The headers under src/theia/sfm/estimators implement high-level estimators: they wrap minimal solvers (see Pose) inside sample-consensus loops using RansacParameters, RansacType, and related types from Ransac.

pyTheia: all bound estimators live on pytheia.sfm and return a tuple of the form (success, result, ransac_summary) (exact result type varies). Build RANSAC settings with pytheia.solvers.RansacParameters() and pass pytheia.sfm.RansacType (e.g. RANSAC, PROSAC, LMED, EXHAUSTIVE).

Correspondence types

  • 2D–3D: pytheia.sfm.FeatureCorrespondence2D3D (feature, world_point) — use normalized image coordinates when the header says so.
  • 2D–2D: pytheia.matching.FeatureCorrespondence (feature1, feature2) — normalized for essential / relative pose; centered (principal point at origin) for uncalibrated relative pose as noted below.
  • Multi-camera 2D–3D: pytheia.sfm.CameraAndFeatureCorrespondence2D3D (camera, observation, point3d) for rigid alignment across rigs.

How this relates to absolute vs relative pose

The same distinction as on the Pose page applies:

Kind Estimators Typical inputs Typical outputs
Absolute Calibrated / uncalibrated PnP, known orientation, rigid or similarity 2D–3D alignment 2D–3D matches (+ cameras for multi-view rig case) Camera pose, focal length, or world alignment transform
Relative / two-view Essential, fundamental, homography, relative pose, uncalibrated relative, known orientation 2D–2D matches \(E\), \(F\), \(H\), RelativePose, UncalibratedRelativePose, etc.
Other Triangulation, dominant plane Multi-view rays or 3D points 3D point, plane

Minimal closed-form solvers (five-point, eight-point, DLS PnP, …) are documented under Pose; this page is about the RANSAC-fronted APIs.

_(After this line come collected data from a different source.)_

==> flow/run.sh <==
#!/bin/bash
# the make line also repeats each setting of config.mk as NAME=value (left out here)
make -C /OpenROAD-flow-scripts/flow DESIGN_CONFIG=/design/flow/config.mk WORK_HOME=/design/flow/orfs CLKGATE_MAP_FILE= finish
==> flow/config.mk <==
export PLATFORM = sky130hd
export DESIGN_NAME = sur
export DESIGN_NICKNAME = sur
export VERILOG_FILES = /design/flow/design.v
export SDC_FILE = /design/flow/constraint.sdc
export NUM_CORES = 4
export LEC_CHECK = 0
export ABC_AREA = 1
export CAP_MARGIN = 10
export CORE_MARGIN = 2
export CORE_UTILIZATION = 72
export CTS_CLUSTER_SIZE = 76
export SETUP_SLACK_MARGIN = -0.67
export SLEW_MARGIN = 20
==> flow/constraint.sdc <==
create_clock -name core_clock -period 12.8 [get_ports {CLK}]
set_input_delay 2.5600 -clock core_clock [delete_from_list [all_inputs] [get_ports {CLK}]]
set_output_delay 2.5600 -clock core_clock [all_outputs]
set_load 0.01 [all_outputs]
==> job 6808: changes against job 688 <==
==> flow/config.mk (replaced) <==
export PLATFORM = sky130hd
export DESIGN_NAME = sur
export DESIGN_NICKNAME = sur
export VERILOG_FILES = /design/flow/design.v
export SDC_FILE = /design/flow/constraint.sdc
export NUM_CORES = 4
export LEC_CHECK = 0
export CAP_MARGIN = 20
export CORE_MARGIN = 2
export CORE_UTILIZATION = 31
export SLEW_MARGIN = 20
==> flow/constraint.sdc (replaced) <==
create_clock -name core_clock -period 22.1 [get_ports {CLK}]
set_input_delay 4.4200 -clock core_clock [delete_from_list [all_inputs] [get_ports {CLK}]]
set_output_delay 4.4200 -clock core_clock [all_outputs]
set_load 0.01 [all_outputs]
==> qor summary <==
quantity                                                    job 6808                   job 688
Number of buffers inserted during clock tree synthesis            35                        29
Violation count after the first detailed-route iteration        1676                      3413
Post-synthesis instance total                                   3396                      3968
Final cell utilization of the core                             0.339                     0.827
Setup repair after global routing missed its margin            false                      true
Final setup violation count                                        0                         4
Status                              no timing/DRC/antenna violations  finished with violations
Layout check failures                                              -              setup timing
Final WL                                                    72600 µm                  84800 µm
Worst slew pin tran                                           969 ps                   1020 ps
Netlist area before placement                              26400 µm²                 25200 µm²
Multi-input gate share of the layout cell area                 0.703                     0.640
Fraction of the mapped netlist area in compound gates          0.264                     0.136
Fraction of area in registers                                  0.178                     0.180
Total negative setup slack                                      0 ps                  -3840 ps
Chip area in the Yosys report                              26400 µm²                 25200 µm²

Absolute pose and 2D–3D alignment

EstimateCalibratedAbsolutePose

Header: estimate_calibrated_absolute_pose.h

Calibrated perspective-n-point with RANSAC. Correspondences must be normalized by intrinsics. Choose backend via PnPType: KNEIP, DLS, or SQPnP.

Returns: (success, CalibratedAbsolutePose, RansacSummary) — pose has rotation and position.


EstimateUncalibratedAbsolutePose

Header: estimate_uncalibrated_absolute_pose.h

Single focal length (shared \(f\) for \(K \sim \mathrm{diag}(f,f,1)\)) plus rotation and translation. Input correspondences normalized as for calibrated PnP.

Returns: (success, UncalibratedAbsolutePose, RansacSummary) — includes focal_length.


EstimateRadialDistUncalibratedAbsolutePose

Header: estimate_radial_dist_uncalibrated_absolute_pose.h

Uncalibrated absolute pose with one radial distortion parameter (division model), estimated with RANSAC / PROSAC / LMED / exhaustive sampling. Minimal sample size is four normalized 2D–3D correspondences (principal point at origin), same normalization as other PnP-style estimators.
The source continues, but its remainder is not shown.